The materiality of writing is both the central fact of literacy and its central puzzle. This materiality is the central fact of literacy because writing gains its power -- as a cognitive process, as a cultural practice, and even as a metaphor -- by linking these two powerful systems: the material realm of time and space with the quintessentially human act of language. The materiality of literacy is also a central puzzle, and I call this puzzle "The Technology Question:" What does it mean for language to become material? That is, what is the effect of writing and other material literacy technologies on human thinking and human culture? (p. 3)In this first chapter, Haas tackles the Technology Question via three paths of inquiry that have taken place within literacy studies: 1) the philosophical debate between Plato and Derrida on the nature of writing, 2) the historical scholarship of Eric Havelock, Walter Ong, and Jack Goody and Ian Watt, and 3) the work of Lev Vygotsky and that of Sylvia Scribner and Michael Cole. Haas knows Vygotsky thoroughly and sees his work, as well as Scribner and Cole's study of orality and literacy in West Africa, as providing "a corrective to some of the dichotimization of speech and writing, and the confusion of cultural and cognitive effects that are present in the work of Ong, Havelock, and Goody and Watt" (p. 5).
Haas' goal in examining these areas of study is to "open up a space within literacy studies for the examination of the Technology Question.... Such a space would make possible the active engagement of scholars of literacy in questions of technological use and development -- an engagement that is now precluded by cultural myths of transparent and all-powerful technology" (pp. 22-23). Indeed, this is the central message of Haas' book: that those interested in literacy can no longer afford to view computer technology as an omnipotent agent of social and cultural change or as a transparent tool supporting existing literacy practices.
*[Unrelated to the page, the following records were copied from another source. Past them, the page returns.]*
`src/rtl/sba_pkg.sv`:
```
// sba_pkg: shared types and helpers for the SBA burst master.
//   - sba_state_e   : FSM state encoding (IDLE, CHECK, REQ, WAIT)
//   - SBA_ERR_*     : sberror_o codes
//   - sba_max_size  : largest legal log2(bytes) for a given bus width
//   - sba_align_mask: low address bits that must be zero for a size
package sba_pkg;

  typedef enum logic [1:0] {
    ST_IDLE  = 2'd0,
    ST_CHECK = 2'd1,
    ST_REQ   = 2'd2,
    ST_WAIT  = 2'd3
  } sba_state_e;

  localparam logic [2:0] SBA_ERR_NONE    = 3'd0;
  localparam logic [2:0] SBA_ERR_TIMEOUT = 3'd1;
  localparam logic [2:0] SBA_ERR_BUS     = 3'd2;
  localparam logic [2:0] SBA_ERR_ALIGN   = 3'd3;
  localparam logic [2:0] SBA_ERR_SIZE    = 3'd4;

  // Accesses are capped at 64 bits (sbdata width) and at the bus width.
  function automatic logic [2:0] sba_max_size(input int unsigned data_width);
    int unsigned bytes;
    bytes = ((data_width < 64) ? data_width : 64) / 8;
    if (bytes >= 8)      return 3'd3;
    else if (bytes >= 4) return 3'd2;
    else if (bytes >= 2) return 3'd1;
    else                 return 3'd0;
  endfunction

  function automatic logic [2:0] sba_align_mask(input logic [2:0] size);
    case (size)
      3'd0:    return 3'b000;
      3'd1:    return 3'b001;
      3'd2:    return 3'b011;
      default: return 3'b111;
    endcase
  endfunction

endpackage

```
`src/rtl/sba_burst_master_if.sv`:
```
// sba_mem_if: req/gnt/rvalid memory port between the SBA master and the
// interconnect adapter.
//   master: drives req, we, addr, wdata, be; receives gnt, rvalid, err, rdata
//   slave : the mirror image
interface sba_mem_if #(
  parameter int ADDR_WIDTH = 64,
  parameter int DATA_WIDTH = 64
);
  logic                    req;
  logic                    we;
  logic                    gnt;
  logic                    rvalid;
  logic                    err;
  logic [ADDR_WIDTH-1:0]   addr;
  logic [DATA_WIDTH-1:0]   wdata;
  logic [DATA_WIDTH-1:0]   rdata;
  logic [DATA_WIDTH/8-1:0] be;

  modport master (output req, we, addr, wdata, be, input gnt, rvalid, err, rdata);
  modport slave  (input req, we, addr, wdata, be, output gnt, rvalid, err, rdata);
endinterface

```
`src/rtl/sba_lane_align.sv`:
```
// sba_lane_align: combinational byte-lane steering for the SBA master.
//   offset_i : byte offset of the access within the bus word
//   size_i   : log2 of access bytes (values above 3 are treated as 3)
//   wdata_i  : right-aligned write data   -> wdata_o : replicated on the bus
//   rdata_i  : bus read data               -> rdata_o : right-aligned, zero-extended
//   be_o     : byte enables for the access
module sba_lane_align #(
  parameter  int DATA_WIDTH = 64,
  localparam int NB         = DATA_WIDTH / 8,
  localparam int OW         = $clog2(NB)
) (
  input  logic [OW-1:0]         offset_i,
  input  logic [2:0]            size_i,
  input  logic [63:0]           wdata_i,
  input  logic [DATA_WIDTH-1:0] rdata_i,
  output logic [NB-1:0]         be_o,
  output logic [DATA_WIDTH-1:0] wdata_o,
  output logic [63:0]           rdata_o
);

  logic [1:0]            sz;
  int                    nbytes;
  logic [DATA_WIDTH-1:0] shifted;
  logic [63:0]           lo;

  assign sz     = (size_i > 3'd3) ? 2'd3 : size_i[1:0];
  assign nbytes = 1 << sz;

  // Each bus byte lane carries the data byte at (lane mod access bytes), so
  // the access chunk appears in every naturally aligned slot of the bus.
  always_comb begin
    be_o    = '0;
    wdata_o = '0;
    for (int i = 0; i < NB; i++) begin
      be_o[i]          = (i >= int'(offset_i)) && (i < int'(offset_i) + nbytes);
      wdata_o[8*i +: 8] = wdata_i[8*(i & (nbytes - 1)) +: 8];
    end
  end

  always_comb begin
    shifted = rdata_i >> {offset_i, 3'b000};
    lo      = 64'(shifted);
    case (sz)
      2'd0:    rdata_o = lo & 64'h0000_0000_0000_00FF;
      2'd1:    rdata_o = lo & 64'h0000_0000_0000_FFFF;
      2'd2:    rdata_o = lo & 64'h0000_0000_FFFF_FFFF;
      default: rdata_o = lo;
    endcase
  end

endmodule

```
`src/rtl/sba_burst_master.sv`:
```
// sba_burst_master: turns debugger SBA commands into req/gnt/rvalid bus
// transactions with multi-beat read bursts, size/alignment checks and lane
// steering.
//   clk_i, rst_ni, dmactive_i : clock, sync active-low reset, sync clear
//   sb*_i                     : SBA CSR command/data inputs
//   sbaddress_o, sbdata_o     : updated address, right-aligned read data
//   sbdata_valid_o            : pulse per read beat / write completion
//   sbbusy_o                  : FSM not idle
//   sberror_valid_o/sberror_o : error pulse and code
//   mem                       : memory port (sba_mem_if.master)
// Optional feature: define SBA_TIMEOUT_EN to enable the response timeout.
module sba_burst_master
  import sba_pkg::*;
#(
  parameter int DATA_WIDTH     = 64,
  parameter int ADDR_WIDTH     = 64,
  parameter int BURST_WIDTH    = 8,
  parameter int TIMEOUT_CYCLES = 256
) (
  input  logic                   clk_i,
  input  logic                   rst_ni,
  input  logic                   dmactive_i,
  input  logic [ADDR_WIDTH-1:0]  sbaddress_i,
  input  logic                   sbaddress_write_valid_i,
  input  logic                   sbreadonaddr_i,
  input  logic                   sbautoincrement_i,
  input  logic [2:0]             sbaccess_i,
  input  logic [BURST_WIDTH-1:0] sbburst_len_i,
  input  logic                   sbreadondata_i,
  input  logic [63:0]            sbdata_i,
  input  logic                   sbdata_read_valid_i,
  input  logic                   sbdata_write_valid_i,
  output logic [ADDR_WIDTH-1:0]  sbaddress_o,
  output logic [63:0]            sbdata_o,
  output logic                   sbdata_valid_o,
  output logic                   sbbusy_o,
  output logic                   sberror_valid_o,
  output logic [2:0]             sberror_o,
  sba_mem_if.master              mem
);

  localparam int         NB       = DATA_WIDTH / 8;
  localparam int         OW       = $clog2(NB);
  localparam logic [2:0] MAX_SIZE = sba_max_size(DATA_WIDTH);

  sba_state_e             state_q, state_d;
  logic [ADDR_WIDTH-1:0]  addr_q, addr_d;
  logic [2:0]             size_q, size_d;
  logic                   we_q, we_d;
  logic [63:0]            data_q, data_d;
  logic [BURST_WIDTH-1:0] beats_q, beats_d;
  logic                   autoinc_q, autoinc_d;
  logic [63:0]            rdata_q, rdata_d;
  logic                   req_q, req_d;
  logic                   dvalid_q, dvalid_d;
  logic                   busy_q, busy_d;
  logic                   errv_q, errv_d;
  logic [2:0]             err_q, err_d;

  logic                   start_wr, start_rd, tmo_hit;
  logic [63:0]            lane_rdata;
  logic [NB-1:0]          lane_be;
  logic [DATA_WIDTH-1:0]  lane_wdata;

`ifdef SBA_TIMEOUT_EN
  localparam int TW = $clog2(TIMEOUT_CYCLES + 1);
  logic [TW-1:0] tmo_q, tmo_d;
  assign tmo_hit = (tmo_q == TW'(TIMEOUT_CYCLES - 1));
`else
  assign tmo_hit = 1'b0;
`endif

  assign start_wr = sbdata_write_valid_i;
  assign start_rd = (sbaddress_write_valid_i && sbreadonaddr_i) ||
                    (sbdata_read_valid_i && sbreadondata_i);

  sba_lane_align #(.DATA_WIDTH(DATA_WIDTH)) u_align (
    .offset_i (addr_q[OW-1:0]),
    .size_i   (size_q),
    .wdata_i  (data_q),
    .rdata_i  (mem.rdata),
    .be_o     (lane_be),
    .wdata_o  (lane_wdata),
    .rdata_o  (lane_rdata)
  );

  // Errors are decided at accept time and shown during CHECK, so the pulse
  // lands one cycle after the start strobe. Bus and timeout errors also
  // route through CHECK so every error pulse precedes the return to IDLE.
  always_comb begin
    state_d   = state_q;
    addr_d    = addr_q;
    size_d    = size_q;
    we_d      = we_q;
    data_d    = data_q;
    beats_d   = beats_q;
    autoinc_d = autoinc_q;
    rdata_d   = rdata_q;
    dvalid_d  = 1'b0;
    errv_d    = 1'b0;
    err_d     = SBA_ERR_NONE;
    case (state_q)
      ST_IDLE: begin
        if (start_wr || start_rd) begin
          state_d   = ST_CHECK;
          addr_d    = sbaddress_i;
          size_d    = sbaccess_i;
          we_d      = start_wr;
          data_d    = sbdata_i;
          autoinc_d = sbautoincrement_i;
          beats_d   = (start_wr || sbburst_len_i == '0) ? BURST_WIDTH'(1) : sbburst_len_i;
          if (sbaccess_i > MAX_SIZE) begin
            errv_d = 1'b1;
            err_d  = SBA_ERR_SIZE;
          end else if ((sbaddress_i[2:0] & sba_align_mask(sbaccess_i)) != 3'b000) begin
            errv_d = 1'b1;
            err_d  = SBA_ERR_ALIGN;
          end
        end
      end
      ST_CHECK: state_d = errv_q ? ST_IDLE : ST_REQ;
      ST_REQ: begin
        if (mem.gnt) begin
          state_d = ST_WAIT;
        end else if (tmo_hit) begin
          state_d = ST_CHECK;
          errv_d  = 1'b1;
          err_d   = SBA_ERR_TIMEOUT;
        end
      end
      ST_WAIT: begin
        if (mem.rvalid) begin
          if (mem.err) begin
            state_d = ST_CHECK;
            errv_d  = 1'b1;
            err_d   = SBA_ERR_BUS;
          end else begin
            dvalid_d = 1'b1;
            if (!we_q)     rdata_d = lane_rdata;
            if (autoinc_q) addr_d  = addr_q + (ADDR_WIDTH'(1) << size_q);
            beats_d = beats_q - BURST_WIDTH'(1);
            state_d = (beats_q > BURST_WIDTH'(1)) ? ST_REQ : ST_IDLE;
          end
        end else if (tmo_hit) begin
          state_d = ST_CHECK;
          errv_d  = 1'b1;
          err_d   = SBA_ERR_TIMEOUT;
        end
      end
      default: state_d = ST_IDLE;
    endcase
    req_d  = (state_d == ST_REQ);
    busy_d = (state_d != ST_IDLE);
`ifdef SBA_TIMEOUT_EN
    // Counter restarts on every entry to REQ or WAIT.
    tmo_d = tmo_q + TW'(1);
    if ((state_d != state_q) || !(state_d inside {ST_REQ, ST_WAIT})) tmo_d = '0;
`endif
  end

  always_ff @(posedge clk_i) begin
    if (!rst_ni || !dmactive_i) begin
      state_q   <= ST_IDLE;
      addr_q    <= '0;
      size_q    <= '0;
      we_q      <= 1'b0;
      data_q    <= '0;
      beats_q   <= '0;
      autoinc_q <= 1'b0;
      rdata_q   <= '0;
      req_q     <= 1'b0;
      dvalid_q  <= 1'b0;
      busy_q    <= 1'b0;
      errv_q    <= 1'b0;
      err_q     <= SBA_ERR_NONE;
`ifdef SBA_TIMEOUT_EN
      tmo_q     <= '0;
`endif
    end else begin
      state_q   <= state_d;
      addr_q    <= addr_d;
      size_q    <= size_d;
      we_q      <= we_d;
      data_q    <= data_d;
      beats_q   <= beats_d;
      autoinc_q <= autoinc_d;
      rdata_q   <= rdata_d;
      req_q     <= req_d;
      dvalid_q  <= dvalid_d;
      busy_q    <= busy_d;
      errv_q    <= errv_d;
      err_q     <= err_d;
`ifdef SBA_TIMEOUT_EN
      tmo_q     <= tmo_d;
`endif
    end
  end

  assign sbaddress_o     = addr_q;
  assign sbdata_o        = rdata_q;
  assign sbdata_valid_o  = dvalid_q;
  assign sbbusy_o        = busy_q;
  assign sberror_valid_o = errv_q;
  assign sberror_o       = err_q;

  // Latched command fields are frozen outside IDLE, so the bus side stays
  // stable for the whole request; we/be are gated to read as zero when idle.
  assign mem.req   = req_q;
  assign mem.we    = we_q & req_q;
  assign mem.addr  = addr_q & ~ADDR_WIDTH'(NB - 1);
  assign mem.be    = req_q ? lane_be : '0;
  assign mem.wdata = lane_wdata;

endmodule
```
`src/flat_wrapper.sv`:
```
// flat-port wrapper written by rule: the top's interface ports become plain ports
module sba_burst_master_flat import sba_pkg::*;
#(
  parameter int DATA_WIDTH     = 64,
  parameter int ADDR_WIDTH     = 64,
  parameter int BURST_WIDTH    = 8,
  parameter int TIMEOUT_CYCLES = 256
)
  (clk_i, rst_ni, dmactive_i, sbaddress_i, sbaddress_write_valid_i, sbreadonaddr_i, sbautoincrement_i, sbaccess_i, sbburst_len_i, sbreadondata_i, sbdata_i, sbdata_read_valid_i, sbdata_write_valid_i, sbaddress_o, sbdata_o, sbdata_valid_o, sbbusy_o, sberror_valid_o, sberror_o, mem_req, mem_we, mem_addr, mem_wdata, mem_be, mem_gnt, mem_rvalid, mem_err, mem_rdata);
  sba_mem_if #(.ADDR_WIDTH(ADDR_WIDTH), .DATA_WIDTH(DATA_WIDTH)) mem_i ();
  input  logic clk_i;
  input  logic rst_ni;
  input  logic dmactive_i;
  input  logic [ADDR_WIDTH-1:0] sbaddress_i;
  input  logic sbaddress_write_valid_i;
  input  logic sbreadonaddr_i;
  input  logic sbautoincrement_i;
  input  logic [2:0] sbaccess_i;
  input  logic [BURST_WIDTH-1:0] sbburst_len_i;
  input  logic sbreadondata_i;
  input  logic [63:0] sbdata_i;
  input  logic sbdata_read_valid_i;
  input  logic sbdata_write_valid_i;
  output logic [ADDR_WIDTH-1:0] sbaddress_o;
  output logic [63:0] sbdata_o;
  output logic sbdata_valid_o;
  output logic sbbusy_o;
  output logic sberror_valid_o;
  output logic [2:0] sberror_o;
  output wire logic [$bits(mem_i.req)-1:0] mem_req;
  output wire logic [$bits(mem_i.we)-1:0] mem_we;
  output wire logic [$bits(mem_i.addr)-1:0] mem_addr;
  output wire logic [$bits(mem_i.wdata)-1:0] mem_wdata;
  output wire logic [$bits(mem_i.be)-1:0] mem_be;
  input wire logic [$bits(mem_i.gnt)-1:0] mem_gnt;
  input wire logic [$bits(mem_i.rvalid)-1:0] mem_rvalid;
  input wire logic [$bits(mem_i.err)-1:0] mem_err;
  input wire logic [$bits(mem_i.rdata)-1:0] mem_rdata;
  assign mem_req = mem_i.req;
  assign mem_we = mem_i.we;
  assign mem_addr = mem_i.addr;
  assign mem_wdata = mem_i.wdata;
  assign mem_be = mem_i.be;
  assign mem_i.gnt = mem_gnt;
  assign mem_i.rvalid = mem_rvalid;
  assign mem_i.err = mem_err;
  assign mem_i.rdata = mem_rdata;
  sba_burst_master #(.DATA_WIDTH(DATA_WIDTH), .ADDR_WIDTH(ADDR_WIDTH), .BURST_WIDTH(BURST_WIDTH), .TIMEOUT_CYCLES(TIMEOUT_CYCLES)) u_core (.clk_i(clk_i), .rst_ni(rst_ni), .dmactive_i(dmactive_i), .sbaddress_i(sbaddress_i), .sbaddress_write_valid_i(sbaddress_write_valid_i), .sbreadonaddr_i(sbreadonaddr_i), .sbautoincrement_i(sbautoincrement_i), .sbaccess_i(sbaccess_i), .sbburst_len_i(sbburst_len_i), .sbreadondata_i(sbreadondata_i), .sbdata_i(sbdata_i), .sbdata_read_valid_i(sbdata_read_valid_i), .sbdata_write_valid_i(sbdata_write_valid_i), .sbaddress_o(sbaddress_o), .sbdata_o(sbdata_o), .sbdata_valid_o(sbdata_valid_o), .sbbusy_o(sbbusy_o), .sberror_valid_o(sberror_valid_o), .sberror_o(sberror_o), .mem(mem_i));
endmodule
```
For Haas, the omnipotent myth views computer technology as having "far-reaching and profound effects, effects that will be almost wholly positive and always inevitable. In this view, we must simply stand back and watch as the computer revolution remakes literacy, language and culture" (p. 22). The transparency myth, on the other hand, "encourages a belief that writers can use computer technology without being shaped by it, and therefore discourages any examination of how technology shapes discourse and how it, in turn, is shaped by discourse" (p. 22). Both myths need to be avoided, Haas argues, if we are to "make possible the active engagement of scholars of literacy in questions of technological use and development..." (p. 23).